Tag Archives: Beta sheet

Maybe the backbone is more important than the side chains

I’m really embarrassed that I was unaware of the following work on protein design from Japan. Apparently, they were able to design proteins stable at 100 Centigrade using a methodology of which I was completely in the dark (N. Koga et al., Principles for designing ideal protein structures. Nature 491, 222–227 (2012), Y. R. Lin et al., Control over overall shape and size in de novo designed proteins. Proc. Natl. Acad. Sci. U.S.A. 112, E5478–E5485 (2015)). I read those journals but must have skipped the articles — I’ll have to go back and have a look.

A recent article (PNAS 117 31149 – 31156 ’20) brought it to my attention. Here’s what they say they’ve done.

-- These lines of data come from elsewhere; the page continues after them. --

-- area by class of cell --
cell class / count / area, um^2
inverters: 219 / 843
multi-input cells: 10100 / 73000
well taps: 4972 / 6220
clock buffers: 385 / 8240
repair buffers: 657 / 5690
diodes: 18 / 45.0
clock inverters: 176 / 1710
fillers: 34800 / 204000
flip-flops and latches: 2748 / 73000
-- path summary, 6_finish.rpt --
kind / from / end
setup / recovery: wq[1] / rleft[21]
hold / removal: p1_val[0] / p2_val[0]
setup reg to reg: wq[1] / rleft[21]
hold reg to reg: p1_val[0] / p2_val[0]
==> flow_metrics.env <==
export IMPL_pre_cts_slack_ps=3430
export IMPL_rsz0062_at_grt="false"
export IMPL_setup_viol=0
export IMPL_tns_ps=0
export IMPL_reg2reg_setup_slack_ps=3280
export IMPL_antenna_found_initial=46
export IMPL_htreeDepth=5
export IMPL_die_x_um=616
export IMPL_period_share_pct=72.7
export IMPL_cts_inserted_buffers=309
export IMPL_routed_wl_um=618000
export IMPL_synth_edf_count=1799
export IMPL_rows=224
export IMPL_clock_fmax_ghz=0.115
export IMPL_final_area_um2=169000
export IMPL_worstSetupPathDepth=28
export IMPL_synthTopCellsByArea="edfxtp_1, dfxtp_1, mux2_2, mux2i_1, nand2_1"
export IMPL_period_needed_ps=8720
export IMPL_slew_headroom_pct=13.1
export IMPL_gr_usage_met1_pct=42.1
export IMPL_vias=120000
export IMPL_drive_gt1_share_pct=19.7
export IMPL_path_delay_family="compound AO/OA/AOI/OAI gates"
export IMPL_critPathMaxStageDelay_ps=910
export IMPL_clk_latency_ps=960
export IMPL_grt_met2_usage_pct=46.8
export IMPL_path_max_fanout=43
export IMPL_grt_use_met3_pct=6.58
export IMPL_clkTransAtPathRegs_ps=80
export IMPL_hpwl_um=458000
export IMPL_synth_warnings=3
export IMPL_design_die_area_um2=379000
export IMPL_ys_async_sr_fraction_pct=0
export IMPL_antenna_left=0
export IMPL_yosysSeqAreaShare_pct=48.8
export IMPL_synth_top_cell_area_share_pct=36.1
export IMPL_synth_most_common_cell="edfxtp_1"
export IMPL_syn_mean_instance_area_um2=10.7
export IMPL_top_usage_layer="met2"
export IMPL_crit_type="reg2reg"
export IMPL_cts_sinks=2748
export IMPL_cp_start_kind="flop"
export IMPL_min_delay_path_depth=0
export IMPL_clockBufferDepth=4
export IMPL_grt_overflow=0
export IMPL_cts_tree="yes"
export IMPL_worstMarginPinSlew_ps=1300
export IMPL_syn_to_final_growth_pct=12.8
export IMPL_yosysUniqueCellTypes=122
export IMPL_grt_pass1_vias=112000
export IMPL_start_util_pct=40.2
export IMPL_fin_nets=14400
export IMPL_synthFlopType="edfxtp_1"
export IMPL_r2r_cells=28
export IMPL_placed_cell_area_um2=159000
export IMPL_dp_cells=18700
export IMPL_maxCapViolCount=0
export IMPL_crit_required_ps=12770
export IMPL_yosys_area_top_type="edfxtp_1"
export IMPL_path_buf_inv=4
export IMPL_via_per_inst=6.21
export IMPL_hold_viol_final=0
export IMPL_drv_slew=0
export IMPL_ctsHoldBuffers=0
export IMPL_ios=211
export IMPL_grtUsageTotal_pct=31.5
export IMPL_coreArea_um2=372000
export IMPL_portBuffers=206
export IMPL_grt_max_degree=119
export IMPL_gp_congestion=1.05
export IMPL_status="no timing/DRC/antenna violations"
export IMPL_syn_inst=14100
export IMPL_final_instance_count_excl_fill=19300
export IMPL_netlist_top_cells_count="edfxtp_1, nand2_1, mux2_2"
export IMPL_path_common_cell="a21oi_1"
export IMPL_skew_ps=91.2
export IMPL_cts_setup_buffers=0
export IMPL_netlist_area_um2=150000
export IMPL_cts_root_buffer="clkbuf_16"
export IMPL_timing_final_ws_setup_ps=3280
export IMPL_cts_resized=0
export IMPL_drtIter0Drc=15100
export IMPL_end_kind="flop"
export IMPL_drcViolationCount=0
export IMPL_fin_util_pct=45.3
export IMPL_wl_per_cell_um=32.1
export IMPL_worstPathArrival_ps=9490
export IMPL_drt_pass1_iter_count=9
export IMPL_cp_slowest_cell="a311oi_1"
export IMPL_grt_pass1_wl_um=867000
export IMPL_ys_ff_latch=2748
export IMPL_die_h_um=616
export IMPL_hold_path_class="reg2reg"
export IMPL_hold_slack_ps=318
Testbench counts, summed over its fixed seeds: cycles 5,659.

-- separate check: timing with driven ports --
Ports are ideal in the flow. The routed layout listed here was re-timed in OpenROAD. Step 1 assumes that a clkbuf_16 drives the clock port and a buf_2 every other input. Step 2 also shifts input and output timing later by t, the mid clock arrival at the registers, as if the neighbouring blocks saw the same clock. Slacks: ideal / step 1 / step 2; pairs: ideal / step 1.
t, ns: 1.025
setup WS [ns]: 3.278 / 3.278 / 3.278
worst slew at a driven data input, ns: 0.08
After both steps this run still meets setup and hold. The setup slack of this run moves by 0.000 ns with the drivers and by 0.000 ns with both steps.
Background: an optimization exercise with open tools, aiming at small area, a short achievable clock period and few clock cycles per item. Do not read the settings as production practice. At most, simulation tests tie the RTL to the original design; equivalence was not proved.

==> inputs of 07-15 <==
==> flow/design.v <==
module fastpfor_planner (
    input  wire         clk,
    input  wire         rst,
    input  wire         in_valid,
    output wire         in_ready,
    input  wire [127:0] in_data,
    output wire         out_valid,
    input  wire         out_ready,
    output wire [5:0]   out_bw,
    output wire [7:0]   out_cex,
    output wire [5:0]   out_maxb
);
    function [5:0] bitlen;
        input [31:0] v;
        integer i;
        begin
            bitlen = 6'd0;
            for (i = 0; i < 32; i = i + 1)
                if (v[i]) bitlen = i[5:0] + 6'd1;
        end
    endfunction
    function [5:0] min6;
        input [5:0] a, b;
        min6 = (b < a) ? b : a;
    endfunction
    function [13:0] add14;
        input [13:0] a, b;
        reg [13:0] g, p, gg, pp, g2, p2;
        integer i, s;
        begin
            g = a & b;
            p = a ^ b;
            gg = g;
            pp = p;
            for (s = 1; s < 14; s = s * 2) begin
                g2 = gg;
                p2 = pp;
                for (i = 0; i < 14; i = i + 1)
                    if ((i / s) % 2 == 1) begin
                        g2[i] = gg[i] | (pp[i] & gg[(i / s) * s - 1]);
                        p2[i] = pp[i] & pp[(i / s) * s - 1];
                    end
                gg = g2;
                pp = p2;
            end
            add14 = p ^ {gg[12:0], 1'b0};
        end
    endfunction
    function lt14;
        input [13:0] a, b;
        reg [15:0] lt, eq, lt2, eq2;
        integer i, s;
        begin
            lt = {2'b00, ~a & b};
            eq = {2'b11, ~(a ^ b)};
            for (s = 1; s < 16; s = s * 2) begin
                lt2 = lt;
                eq2 = eq;
                for (i = 0; i < 16; i = i + 2 * s) begin
                    lt2[i] = lt[i + s] | (eq[i + s] & lt[i]);
                    eq2[i] = eq[i + s] & eq[i];
                end
                lt = lt2;
                eq = eq2;
            end
            lt14 = lt[0];
        end
    endfunction
    localparam S_ACC  = 1'b0;
    localparam S_READ = 1'b1;
    reg        state;
    reg        rfirst;     
    reg        first;      
    reg        clr;        
    reg        rdy;        
    reg [5:0]  abeat;      
    reg [5:0]  mxb;        
    reg [5:0]  mnb;        
    reg [4:0]  sb;         
    reg [5:0]  sm;         
    reg        ov;
    reg [5:0]  maxb;
    reg [5:0]  bestb;
    reg [7:0]  bestc;
    assign in_ready  = rdy;
    assign out_valid = ov;
    assign out_bw    = bestb;
    assign out_cex   = bestc;
    assign out_maxb  = maxb;
    reg [23:0] bl;         
    reg [5:0]  bmx;        
    reg        bv;         
    reg        blast;      
    wire take = in_valid && rdy && !rst;
    always @(posedge clk) begin
        bl  <= take ? {bitlen(in_data[127:96]), bitlen(in_data[95:64]),
                       bitlen(in_data[63:32]),  bitlen(in_data[31:0])} : 24'd0;
        bmx <= take ? bitlen(in_data[127:96] | in_data[95:64] |
                             in_data[63:32]  | in_data[31:0]) : 6'd0;
        blast <= take && (abeat == 6'd63);
    end
    wire [255:0] cg;
    genvar k;
    generate
        for (k = 0; k < 32; k = k + 1) begin : g_cnt
            reg  [7:0] cnt;
            wire [2:0] inc = {2'b00, bl[5:0]   > k} + {2'b00, bl[11:6]  > k}
                           + {2'b00, bl[17:12] > k} + {2'b00, bl[23:18] > k};
            always @(posedge clk)
                cnt <= clr ? {5'd0, inc} : cnt + {5'd0, inc};
            assign cg[8*k +: 8] = cnt;
        end
    endgenerate
    wire [5:0] mx_n  = (clr || bmx > mxb) ? bmx : mxb;
    wire [5:0] l0 = bl[5:0], l1 = bl[11:6], l2 = bl[17:12], l3 = bl[23:18];
    wire c01 = l1 < l0, c02 = l2 < l0, c03 = l3 < l0;
    wire c12 = l2 < l1, c13 = l3 < l1, c23 = l3 < l2;
    wire p0 = !c01 && !c02 && !c03;
    wire p1 = c01 && !c12 && !c13;
    wire p2 = c02 && c12 && !c23;
    wire p3 = !p0 && !p1 && !p2;
    wire [5:0] bmn = ({6{p0}} & l0) | ({6{p1}} & l1) | ({6{p2}} & l2) | ({6{p3}} & l3);
    always @(posedge clk) begin
        mxb <= mx_n;
        if (bv) mnb <= clr ? bmn : min6(mnb, bmn);
    end
    wire       any   = (mxb != mnb);            
    wire [4:0] rem   = sb - mnb[4:0];           
    wire       rlast = !any || (rem == 5'd0);   
    wire       go    = (state == S_READ) && !(rfirst && ov);
    wire       start = go && rfirst;
    wire       done  = go && rlast;
    reg        rv, rl;
    reg [7:0]  rc;
    reg [5:0]  rm;
    reg [4:0]  rb;
    reg        mv, ml;
    reg [7:0]  mc;
    reg [4:0]  mb;
    reg [13:0] mp;
    reg [13:0] rr;
    wire       lt = lt14(mp, rr);
    reg [13:0] pp0, pp1, pp2, pp3, pp4, pp5;
    reg [13:0] s1a, c1a, s1b, c1b, s2, c2, s3, c3;
    always @(*) begin
        pp0 = {6'd0, rc & {8{rm[0]}}};
        pp1 = {5'd0, rc & {8{rm[1]}}, 1'b0};
        pp2 = {4'd0, rc & {8{rm[2]}}, 2'b0};
        pp3 = {3'd0, rc & {8{rm[3]}}, 3'b0};
        pp4 = {2'd0, rc & {8{rm[4]}}, 4'b0};
        pp5 = {1'd0, rc & {8{rm[5]}}, 5'b0};
        s1a = pp0 ^ pp1 ^ pp2;
        c1a = {(pp0 & pp1 | pp0 & pp2 | pp1 & pp2), 1'b0};
        s1b = pp3 ^ pp4 ^ pp5;
        c1b = {(pp3 & pp4 | pp3 & pp5 | pp4 & pp5), 1'b0};
        s2  = s1a ^ c1a ^ s1b;
        c2  = {(s1a & c1a | s1a & s1b | c1a & s1b), 1'b0};
        s3  = s2 ^ c2 ^ c1b;
        c3  = {(s2 & c2 | s2 & c1b | c2 & c1b), 1'b0};
    end
    always @(posedge clk) begin
        rc <= cg[8*sb +: 8];
        rm <= sm;
        rb <= sb;
        mp <= add14(s3, c3);
        mc <= rc;
        mb <= rb;
        if (state == S_READ) begin
            if (go) begin
                sb <= sb - 5'd1;
                sm <= (sm == 6'd8) ? 6'd10 : sm + 6'd1;
            end
        end else begin
            sb <= mx_n[4:0] - 5'd1;
            sm <= 6'd8;
        end
        if (start) begin
            maxb  <= mxb;
            bestb <= mxb;
            bestc <= 8'd0;
            rr    <= 14'd256;
        end else if (mv) begin
            rr <= (lt ? mp : rr) + 14'd256;
            if (lt) begin
                bestb <= {1'b0, mb};
                bestc <= mc;
            end
        end
    end
    reg state_n, first_n, done_n;
    always @(*) begin
        state_n = state;
        if (state == S_ACC) begin
            if (blast) state_n = S_READ;
        end else if (done) begin
            state_n = S_ACC;
        end
        first_n = first;
        if (bv)
            first_n = 1'b0;
        else if (done)
            first_n = 1'b1;
        done_n = (state == S_READ) && go && any && (rem == 5'd1);
    end
    always @(posedge clk) begin
        if (rst) begin
            state  <= S_ACC;
            rfirst <= 1'b0;
            first  <= 1'b1;
            clr    <= 1'b1;
            rdy    <= 1'b1;
            abeat  <= 6'd0;
            bv     <= 1'b0;
            ov     <= 1'b0;
            rv     <= 1'b0;
            rl     <= 1'b0;
            mv     <= 1'b0;
            ml     <= 1'b0;
        end else begin
            state  <= state_n;
            rfirst <= (state == S_ACC) ? blast : (rfirst && !go);
            first  <= first_n;
            clr    <= done_n || (state_n == S_ACC && first_n);
            if (take) abeat <= abeat + 6'd1;
            bv     <= take;
            if (state == S_ACC)
                rdy <= !(take && abeat == 6'd63) && !blast;
            else
                rdy <= go && (!any || rem <= 5'd2);
            rv <= go && any;
            rl <= rlast;
            mv <= rv;
            ml <= rv && rl;
            if (start && !any)
                ov <= 1'b1;
            else if (mv && ml)
                ov <= 1'b1;
            else if (out_ready)
                ov <= 1'b0;
        end
    end
endmodule
What follows belongs to an exercise in optimizing a design on an open flow for small area; a production flow would make more cautious choices. The RTL was checked by simulation tests, not by an equivalence proof against the original design. Power figures rest on the tool's default switching activity, not on a simulated workload.

==> v24: inputs <==
==> flow/design.v <==
module jd_beacon #(
    parameter integer F_CLK         = 4000000,
    parameter integer TICK_PRESCALE = 26,
    parameter integer FAST_COUNTS   = 20,
    parameter integer SLOW_DIV      = 40,
    parameter integer BIT_CYCLES    = 200
) (
    input  wire        clk,
    input  wire        rst,
    input  wire        cmd_valid,
    input  wire [15:0] cmd,
    input  wire        rx_line,
    input  wire [7:0]  prov_byte,
    output wire        carrier,
    output wire        tx_line,
    output wire [2:0]  led,
    output wire        fast_tick,
    output wire        slow_tick,
    output wire        irq_fast,
    output wire        irq_slow,
    output wire        irq_rx,
    output wire [7:0]  rx_byte,
    output wire        prov_take,
    output wire        tx_done,
    output wire        tx_ready,
    output wire [$clog2(FAST_COUNTS)-1:0] tick_count,
    output wire        cmd_fault
);
    localparam integer CARRIER_HALF = (F_CLK / 38000) / 2;
    localparam integer MID          = BIT_CYCLES / 2;
    reg        tick_en;
    reg [4:0]  pre_cnt;
    reg [4:0]  base_cnt;
    reg [5:0]  slow_cnt;
    reg [1:0]  fast_slot, slow_slot;
    reg        light_en;
    reg [2:0]  mask;
    reg [6:0]  brightness;
    reg [6:0]  pwm_cnt;
    reg        gate;
    reg        ir_en;
    reg [5:0]  car_cnt;
    reg        carrier_q;
    reg [9:0]  tx_sr;         
    reg [7:0]  tx_cnt;        
    reg        rx_intent, rx_hw_en, rx_prev, rx_busy;
    reg [9:0]  rx_sr;         
    reg [7:0]  rx_cnt;        
    reg [7:0]  rx_data;
    reg        rxh_reg, txp_reg;
    reg        ev_fast, irq_fast_q, irq_slow_q, irq_rx_q;
    reg        prov_take_q, tx_done_q, cmd_fault_q;
    wire [7:0] op = cmd[15:8];
    wire [7:0] k  = cmd[7:0];
    wire       tx_wrap  = (tx_cnt == 8'd76);             
    wire       tx_nz    = |tx_sr[9:1];
    wire       tx_busy  = tx_nz | tx_sr[0];
    wire       tx_fin   = tx_wrap & ~tx_nz & tx_sr[0];
    wire       tx_busy1 = tx_nz | (tx_sr[0] & ~tx_wrap);
    wire [9:0] tx_sh    = tx_wrap ? {1'b0, tx_sr[9:1]} : tx_sr;
    wire pre_term   = tick_en & (pre_cnt == 5'd13);      
    wire base_term  = (base_cnt == FAST_COUNTS - 1);
    wire fast_ev    = pre_term & base_term;
    wire slow_ev    = fast_ev & (slow_cnt == 6'd51);
    wire f_pwm  = fast_ev & (fast_slot == 2'd1);
    wire s_pwm  = slow_ev & (slow_slot == 2'd1);
    wire irtx   = ir_en & txp_reg & ((fast_ev & (fast_slot == 2'd2)) |
                                     (slow_ev & (slow_slot == 2'd2)));
    wire kz_hi = (k[7:2] == 6'd0);
    wire k0    = kz_hi & (k[1:0] == 2'd0);
    wire c_nop   = (op == 8'h00) & k0;
    wire c_tinit = (op == 8'h10) & k0;
    wire c_rfast = (op == 8'h11) & kz_hi;
    wire c_rslow = (op == 8'h12) & kz_hi;
    wire c_linit = (op == 8'h20) & k0;
    wire c_chan  = (op == 8'h21) & (k[6:2] == 5'd0) & ~(k[1] & k[0]);
    wire c_alloff= (op == 8'h22) & k0;
    wire c_bright= (op == 8'h23);
    wire c_irinit= (op == 8'h30) & k0;
    wire c_rxen  = (op == 8'h31) & k0;
    wire c_rxdis = (op == 8'h32) & k0;
    wire c_rxsus = (op == 8'h33) & k0;
    wire c_rxh   = (op == 8'h34) & kz_hi & ~k[1];
    wire c_txp   = (op == 8'h35) & kz_hi & ~k[1];
    wire c_txst  = (op == 8'h36) & k0;
    wire c_txsp  = (op == 8'h37) & k0;
    wire c_xmit  = (op == 8'h38);
    wire legal = c_nop | c_tinit | c_rfast | c_rslow | c_linit | c_chan | c_alloff |
                 c_bright | c_irinit | c_rxen | c_rxdis | c_rxsus | c_rxh | c_txp |
                 c_txst | c_txsp | c_xmit;
    wire v = cmd_valid;
    wire push_p = irtx & ~tx_busy1;
    wire push_c = v & c_xmit & ir_en & ~tx_busy1 & ~irtx;
    wire push   = push_p | push_c;
    wire [7:0] push_byte = irtx ? prov_byte : k;
    wire hw1      = rx_hw_en | (tx_fin & rx_intent);
    wire rx_start = ~rx_busy & ir_en & hw1 & rx_prev & ~rx_line;
    wire rx_ev    = rx_busy & (rx_cnt == 8'd39);       
    wire rx_fin   = rx_ev & rx_sr[0];
    wire rx_kill  = irtx | (v & (c_rxdis | c_rxsus));
    genvar     gi;
    wire       pstep = f_pwm | s_pwm;
    wire       dbl   = f_pwm & s_pwm;
    wire       q0    = (pwm_cnt == 7'd0);
    wire       q99   = (pwm_cnt == 7'd99);
    wire [6:0] qs;
    wire [6:0] qk;                                        
    assign qk[0] = pstep & ~dbl;
    assign qk[1] = dbl | (pwm_cnt[0] & qk[0]);
    generate for (gi = 2; gi < 7; gi = gi + 1) begin : g_qk
        assign qk[gi] = qk[gi-1] & pwm_cnt[gi-1];
    end endgenerate
    assign qs = pwm_cnt ^ qk;
    wire       qwrap = (qs[6:2] == 5'b11001);             
    wire [6:0] qn    = qwrap ? {6'd0, qs[0]} : qs;
    wire [6:0] qd    = pwm_cnt ^ brightness;
    wire [6:0] qc;                                        
    assign qc[0] = 1'b1;
    generate for (gi = 1; gi < 7; gi = gi + 1) begin : g_qc
        assign qc[gi] = qc[gi-1] & pwm_cnt[gi-1];
    end endgenerate
    wire       eqA   = (qd == 7'd0);
    wire       eqB   = q99 ? (brightness == 7'd0) : (qd == qc);
    wire       gA    = ~eqA & (q0 | gate);
    wire       g2    = ~pstep ? gate : ~dbl  ? gA : (~eqB & (q99 | gA));
    always @(posedge clk) begin
        pre_cnt <= tick_en ? {pre_cnt[3:0], ~(pre_cnt[4] ^ pre_cnt[1]) ^ pre_term} : 5'd26;
        car_cnt <= ir_en ? {car_cnt[4:0], ~(car_cnt[5] ^ car_cnt[0]) ^ (car_cnt == 6'd41)} : 6'd18;
        rx_prev <= rx_line;
        tx_cnt <= push ? 8'd153 : {tx_cnt[6:0], ~(tx_cnt[7] ^ tx_cnt[2]) ^ tx_wrap};
        rx_cnt <= rx_start ? 8'd153 : {rx_cnt[6:0], ~(rx_cnt[7] ^ rx_cnt[2]) ^ (rx_cnt == 8'd76)};
        if (rx_start)
            rx_sr <= 10'b10_0000_0000;
        else if (rx_ev)
            rx_sr <= {rx_line, rx_sr[9:1]};
        if (rst) begin
            tick_en     <= 1'b0;
            base_cnt    <= 5'd0;
            slow_cnt    <= 6'd38;
            fast_slot   <= 2'd0;
            slow_slot   <= 2'd0;
            light_en    <= 1'b0;
            mask        <= 3'b000;
            brightness  <= 7'd0;
            pwm_cnt     <= 7'd1;
            gate        <= 1'b0;
            ir_en       <= 1'b0;
            carrier_q   <= 1'b0;
            tx_sr       <= 10'd0;
            rx_intent   <= 1'b0;
            rx_hw_en    <= 1'b0;
            rx_busy     <= 1'b0;
            rx_data     <= 8'h00;
            rxh_reg     <= 1'b0;
            txp_reg     <= 1'b0;
            ev_fast     <= 1'b0;
            irq_fast_q  <= 1'b0;
            irq_slow_q  <= 1'b0;
            irq_rx_q    <= 1'b0;
            prov_take_q <= 1'b0;
            tx_done_q   <= 1'b0;
            cmd_fault_q <= 1'b0;
        end else begin
            tick_en  <= tick_en | (v & (c_tinit | c_linit | c_irinit));
            if (pre_term)
                base_cnt <= base_term ? 5'd0 : base_cnt + 5'd1;
            if (fast_ev)
                slow_cnt <= {slow_cnt[4:0], ~(slow_cnt[5] ^ slow_cnt[0]) ^ (slow_cnt == 6'd51)};
            if (v & (c_rfast | c_linit))
                fast_slot <= {k[1], k[0] | c_linit};
            if (v & (c_rslow | c_txst | c_txsp))
                slow_slot <= {k[1] | c_txst, k[0]};
            light_en <= light_en | (v & c_linit);
            if (v & c_alloff)
                mask <= 3'b000;
            else if (v & c_chan)
                mask[k[1:0]] <= k[7];
            if (v & c_bright)
                brightness <= k[6:0] | {7{k[7]}};    
            pwm_cnt <= qn;
            gate <= g2;
            ir_en <= ir_en | (v & c_irinit);
            carrier_q <= ir_en & (carrier_q ^ (car_cnt == 6'd41));
            tx_sr <= push ? {1'b1, push_byte, 1'b0} : tx_sh;
            rx_intent <= (rx_intent | (v & c_rxen)) & ~(v & c_rxdis);
            rx_hw_en  <= ((hw1 & ~rx_kill) | (v & c_rxen));
            rx_busy   <= (rx_start | (rx_busy & ~rx_fin)) & ~rx_kill;
            if (rx_fin)
                rx_data <= rx_sr[9:2];
            rxh_reg <= (v & c_rxh) ? k[0] : rxh_reg;
            txp_reg <= (v & c_txp) ? k[0] : txp_reg;
            ev_fast     <= fast_ev;
            irq_fast_q  <= fast_ev & (fast_slot == 2'd3);
            irq_slow_q  <= slow_ev & (slow_slot == 2'd3);
            irq_rx_q    <= rx_fin & rxh_reg;
            prov_take_q <= irtx;
            tx_done_q   <= tx_fin;
            cmd_fault_q <= cmd_fault_q | (v & ~legal);
        end
    end
    assign carrier    = carrier_q;
    assign tx_line    = tx_sr[0] | ~tx_nz;
    assign led        = (light_en & gate) ? mask : 3'b000;
    assign fast_tick  = ev_fast;
    assign slow_tick  = ev_fast & (slow_cnt == 6'd38);
    assign irq_fast   = irq_fast_q;
    assign irq_slow   = irq_slow_q;
    assign irq_rx     = irq_rx_q;
    assign rx_byte    = rx_data;
    assign prov_take  = prov_take_q;
    assign tx_done    = tx_done_q;
    assign tx_ready   = ir_en & ~tx_busy;
    assign tick_count = base_cnt;
    assign cmd_fault  = cmd_fault_q;
endmodule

“We proposed principles for designing ideal protein structures stabilized by completely consistent local and nonlocal interactions , based on a set of rules relating local backbone structures to preferred tertiary motifs (7, 10 — given above). These design rules describe the relation of the lengths or torsion patterns of two secondary structure elements and the connecting loop to favorable packing geometries . The design principles enable to encode strongly funneled energy landscapes into amino acid sequences, by the stabilization of folded structures (positive design) and by the destabilization of nonnative conformations (negative design) due to the restriction of folding conformational space by the rules”

Hard to believe but it works apparently. The paper also stands an idea about protein structure and stability on its head — the hydrophobic core of a compact protein, in this case a designed protein with a Rossmann fold (two pairs of alpha helices sandwiching a beta sheet is absolutely crucial to the ultimate 3 dimensional conformation of the protein backbone.

The protein is quite stable, not denaturing at 100 C. So then they mutated 10 of the large hydrophobic amino acids (leucine, isoleucine) to a small one (valine) so that 30 of the 34 amino acids in the core were valine and watched what happened.

What’s your guess? Mine would have been that the core was in a molten globule state and that backbone structure was lost.

That’s not what happened at all. The resulting protein was still stable over 100 C (although not quite as much by 5 KCal/mole)

To quote the authors again — “This result indicates that hydrophobic tight core packing may not be quite important for designed proteins: The folding ability and extremely high stability may arise from the restriction of conformational space to be searched during folding by the local backbone structures. This can lead to an exceptionally stable protein even in the absence of precise core packing.”

Astounding. However, this may not be true for proteins ‘designed’ by natural selection.
It’s time to try the same trick on some of them.

Amyloid

Amyloid goes way back, and scientific writing about has had various zigs and zags starting with Virchow (1821 – 1902) who named it because he thought it was made out of sugar.  For a long time it was defined by the way it looks under the microscope being birefringent when stained with Congo red (which came out 100 years ago,  long before we knew much about protein structure (Pauling didn’t propose the alpha helix until 1951).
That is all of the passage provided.